ABOUT THIS TASK: Please copy out every line in the entries that includes the word "reset".

[[ AVAILABLE DATA open ]]

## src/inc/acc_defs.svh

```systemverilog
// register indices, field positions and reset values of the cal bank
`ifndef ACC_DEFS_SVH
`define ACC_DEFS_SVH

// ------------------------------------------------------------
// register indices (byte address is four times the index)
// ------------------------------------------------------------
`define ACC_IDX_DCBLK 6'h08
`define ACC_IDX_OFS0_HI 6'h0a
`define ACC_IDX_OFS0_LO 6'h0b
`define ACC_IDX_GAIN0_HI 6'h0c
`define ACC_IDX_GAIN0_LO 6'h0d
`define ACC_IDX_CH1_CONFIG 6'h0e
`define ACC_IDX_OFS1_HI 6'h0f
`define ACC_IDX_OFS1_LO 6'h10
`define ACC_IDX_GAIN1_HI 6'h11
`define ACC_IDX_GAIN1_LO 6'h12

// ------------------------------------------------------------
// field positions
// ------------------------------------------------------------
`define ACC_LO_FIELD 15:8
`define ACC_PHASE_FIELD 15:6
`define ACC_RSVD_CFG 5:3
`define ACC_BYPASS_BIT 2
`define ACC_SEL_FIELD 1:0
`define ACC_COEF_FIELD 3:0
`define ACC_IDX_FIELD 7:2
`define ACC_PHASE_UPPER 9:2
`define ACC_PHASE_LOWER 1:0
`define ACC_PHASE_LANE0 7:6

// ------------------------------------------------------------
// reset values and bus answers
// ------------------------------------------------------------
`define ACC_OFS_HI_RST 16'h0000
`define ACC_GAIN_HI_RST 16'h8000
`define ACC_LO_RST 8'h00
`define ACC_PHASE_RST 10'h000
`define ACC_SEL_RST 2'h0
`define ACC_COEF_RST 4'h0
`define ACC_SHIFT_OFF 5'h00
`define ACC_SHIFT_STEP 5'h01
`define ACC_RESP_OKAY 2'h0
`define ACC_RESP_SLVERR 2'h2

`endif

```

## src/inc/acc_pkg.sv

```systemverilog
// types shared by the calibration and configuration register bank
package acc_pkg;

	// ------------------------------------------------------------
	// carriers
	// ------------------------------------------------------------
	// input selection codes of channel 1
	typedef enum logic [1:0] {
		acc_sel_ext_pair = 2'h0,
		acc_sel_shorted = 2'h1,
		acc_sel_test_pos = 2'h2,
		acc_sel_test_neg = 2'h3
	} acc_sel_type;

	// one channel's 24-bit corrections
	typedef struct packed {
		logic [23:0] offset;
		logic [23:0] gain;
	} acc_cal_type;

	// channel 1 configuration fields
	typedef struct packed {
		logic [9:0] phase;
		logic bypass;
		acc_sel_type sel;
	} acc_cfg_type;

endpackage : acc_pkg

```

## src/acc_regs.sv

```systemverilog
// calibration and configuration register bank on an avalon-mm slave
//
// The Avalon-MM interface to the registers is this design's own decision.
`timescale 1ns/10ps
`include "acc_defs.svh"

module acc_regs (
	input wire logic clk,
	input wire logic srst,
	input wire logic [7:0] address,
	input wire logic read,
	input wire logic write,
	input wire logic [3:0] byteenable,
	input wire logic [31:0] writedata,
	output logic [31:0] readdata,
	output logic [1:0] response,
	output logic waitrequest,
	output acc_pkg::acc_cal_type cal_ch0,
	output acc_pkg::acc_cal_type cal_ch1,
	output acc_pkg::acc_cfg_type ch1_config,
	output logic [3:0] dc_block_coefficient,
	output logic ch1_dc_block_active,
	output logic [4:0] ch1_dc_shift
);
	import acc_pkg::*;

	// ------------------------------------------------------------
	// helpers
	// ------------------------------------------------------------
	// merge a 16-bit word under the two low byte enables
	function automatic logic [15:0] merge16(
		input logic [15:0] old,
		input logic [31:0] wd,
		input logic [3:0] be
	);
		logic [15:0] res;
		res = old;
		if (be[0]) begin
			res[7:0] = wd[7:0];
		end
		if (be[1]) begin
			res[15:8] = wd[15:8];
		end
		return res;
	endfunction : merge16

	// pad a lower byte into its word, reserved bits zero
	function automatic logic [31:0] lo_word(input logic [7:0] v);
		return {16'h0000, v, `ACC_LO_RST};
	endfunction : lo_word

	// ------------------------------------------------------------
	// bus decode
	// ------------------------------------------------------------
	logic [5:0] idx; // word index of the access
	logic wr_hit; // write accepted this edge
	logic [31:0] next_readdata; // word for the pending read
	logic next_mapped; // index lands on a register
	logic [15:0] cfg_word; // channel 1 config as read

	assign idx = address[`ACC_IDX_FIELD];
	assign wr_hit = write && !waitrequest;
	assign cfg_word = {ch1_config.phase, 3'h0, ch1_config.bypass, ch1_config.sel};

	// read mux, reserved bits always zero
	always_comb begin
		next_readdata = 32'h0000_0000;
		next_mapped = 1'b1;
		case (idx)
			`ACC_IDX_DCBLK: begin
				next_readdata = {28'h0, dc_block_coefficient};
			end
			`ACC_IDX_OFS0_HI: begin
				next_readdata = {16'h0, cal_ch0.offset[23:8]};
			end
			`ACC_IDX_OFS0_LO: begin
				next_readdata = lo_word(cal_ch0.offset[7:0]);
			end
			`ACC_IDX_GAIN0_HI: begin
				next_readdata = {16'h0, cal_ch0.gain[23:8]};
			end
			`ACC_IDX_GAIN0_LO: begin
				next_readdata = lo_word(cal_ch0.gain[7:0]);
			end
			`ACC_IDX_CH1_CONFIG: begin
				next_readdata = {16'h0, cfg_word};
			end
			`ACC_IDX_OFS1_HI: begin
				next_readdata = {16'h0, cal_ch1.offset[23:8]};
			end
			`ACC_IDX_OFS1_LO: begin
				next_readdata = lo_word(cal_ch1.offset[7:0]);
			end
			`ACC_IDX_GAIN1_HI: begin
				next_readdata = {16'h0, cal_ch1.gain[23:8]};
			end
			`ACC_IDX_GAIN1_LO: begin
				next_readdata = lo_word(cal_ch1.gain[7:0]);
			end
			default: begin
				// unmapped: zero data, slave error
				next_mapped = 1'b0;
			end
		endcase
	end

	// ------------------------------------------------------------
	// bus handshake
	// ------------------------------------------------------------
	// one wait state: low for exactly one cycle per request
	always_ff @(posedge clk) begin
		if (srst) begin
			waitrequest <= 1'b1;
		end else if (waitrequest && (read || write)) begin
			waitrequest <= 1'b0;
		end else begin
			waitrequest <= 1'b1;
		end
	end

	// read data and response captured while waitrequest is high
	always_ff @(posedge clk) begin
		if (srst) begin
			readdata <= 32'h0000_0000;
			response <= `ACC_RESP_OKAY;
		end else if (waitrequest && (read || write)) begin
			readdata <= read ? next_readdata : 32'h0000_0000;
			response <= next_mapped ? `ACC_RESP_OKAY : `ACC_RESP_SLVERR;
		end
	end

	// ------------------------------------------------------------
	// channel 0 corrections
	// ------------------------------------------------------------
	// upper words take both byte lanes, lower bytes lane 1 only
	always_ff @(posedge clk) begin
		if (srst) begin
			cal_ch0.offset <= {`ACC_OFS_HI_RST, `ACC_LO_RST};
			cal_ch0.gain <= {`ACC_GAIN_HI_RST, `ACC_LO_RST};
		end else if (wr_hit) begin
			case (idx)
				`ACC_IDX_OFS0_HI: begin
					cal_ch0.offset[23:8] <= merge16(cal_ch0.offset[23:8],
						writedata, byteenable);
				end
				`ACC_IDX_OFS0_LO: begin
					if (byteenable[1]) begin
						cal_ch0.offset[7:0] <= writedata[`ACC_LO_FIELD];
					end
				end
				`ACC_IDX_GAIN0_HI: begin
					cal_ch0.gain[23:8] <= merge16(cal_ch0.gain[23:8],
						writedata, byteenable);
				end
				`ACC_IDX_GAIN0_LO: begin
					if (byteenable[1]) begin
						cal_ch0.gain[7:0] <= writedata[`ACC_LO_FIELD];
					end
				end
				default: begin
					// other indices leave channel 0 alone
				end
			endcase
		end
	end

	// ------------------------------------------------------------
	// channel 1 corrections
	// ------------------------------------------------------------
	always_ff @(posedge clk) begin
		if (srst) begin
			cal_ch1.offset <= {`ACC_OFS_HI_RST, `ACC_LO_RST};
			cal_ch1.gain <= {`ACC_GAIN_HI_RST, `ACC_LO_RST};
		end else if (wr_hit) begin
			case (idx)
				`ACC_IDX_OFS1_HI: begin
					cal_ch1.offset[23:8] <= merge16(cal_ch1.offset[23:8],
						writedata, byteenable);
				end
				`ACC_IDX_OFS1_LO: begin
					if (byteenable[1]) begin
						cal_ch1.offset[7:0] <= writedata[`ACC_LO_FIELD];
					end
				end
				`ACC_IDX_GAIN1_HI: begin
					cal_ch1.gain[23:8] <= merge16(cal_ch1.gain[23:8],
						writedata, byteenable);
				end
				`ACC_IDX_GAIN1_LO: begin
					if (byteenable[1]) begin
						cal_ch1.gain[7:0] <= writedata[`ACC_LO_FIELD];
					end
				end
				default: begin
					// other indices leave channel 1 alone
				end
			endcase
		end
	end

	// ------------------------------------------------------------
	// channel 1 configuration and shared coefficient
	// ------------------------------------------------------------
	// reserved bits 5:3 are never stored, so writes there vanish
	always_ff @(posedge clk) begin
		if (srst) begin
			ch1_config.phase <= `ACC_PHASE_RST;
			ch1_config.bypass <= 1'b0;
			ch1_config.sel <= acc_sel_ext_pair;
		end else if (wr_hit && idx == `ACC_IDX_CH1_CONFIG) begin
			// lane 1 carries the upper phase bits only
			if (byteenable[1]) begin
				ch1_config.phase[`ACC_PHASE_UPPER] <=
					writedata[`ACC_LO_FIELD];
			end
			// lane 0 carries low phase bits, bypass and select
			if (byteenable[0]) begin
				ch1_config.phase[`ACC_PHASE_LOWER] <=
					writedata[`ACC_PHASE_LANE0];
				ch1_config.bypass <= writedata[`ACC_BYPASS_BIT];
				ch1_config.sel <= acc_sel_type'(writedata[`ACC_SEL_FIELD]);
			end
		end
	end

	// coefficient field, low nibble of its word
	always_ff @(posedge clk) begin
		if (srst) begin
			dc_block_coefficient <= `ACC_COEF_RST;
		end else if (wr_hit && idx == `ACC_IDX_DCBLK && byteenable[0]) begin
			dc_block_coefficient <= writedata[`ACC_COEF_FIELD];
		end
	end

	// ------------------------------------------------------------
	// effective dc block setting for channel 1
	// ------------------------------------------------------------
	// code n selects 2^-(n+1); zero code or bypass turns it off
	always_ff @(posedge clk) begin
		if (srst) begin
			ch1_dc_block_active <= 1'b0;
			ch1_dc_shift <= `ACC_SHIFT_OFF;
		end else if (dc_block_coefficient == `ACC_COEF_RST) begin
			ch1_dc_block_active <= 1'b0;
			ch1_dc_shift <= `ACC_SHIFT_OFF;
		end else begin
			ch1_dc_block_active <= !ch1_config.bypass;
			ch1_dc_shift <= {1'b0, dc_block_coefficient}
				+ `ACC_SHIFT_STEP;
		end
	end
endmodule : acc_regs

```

[[ AVAILABLE DATA closed ]]

EXERCISE ANSWER:
// register indices, field positions and reset values of the cal bank
// reset values and bus answers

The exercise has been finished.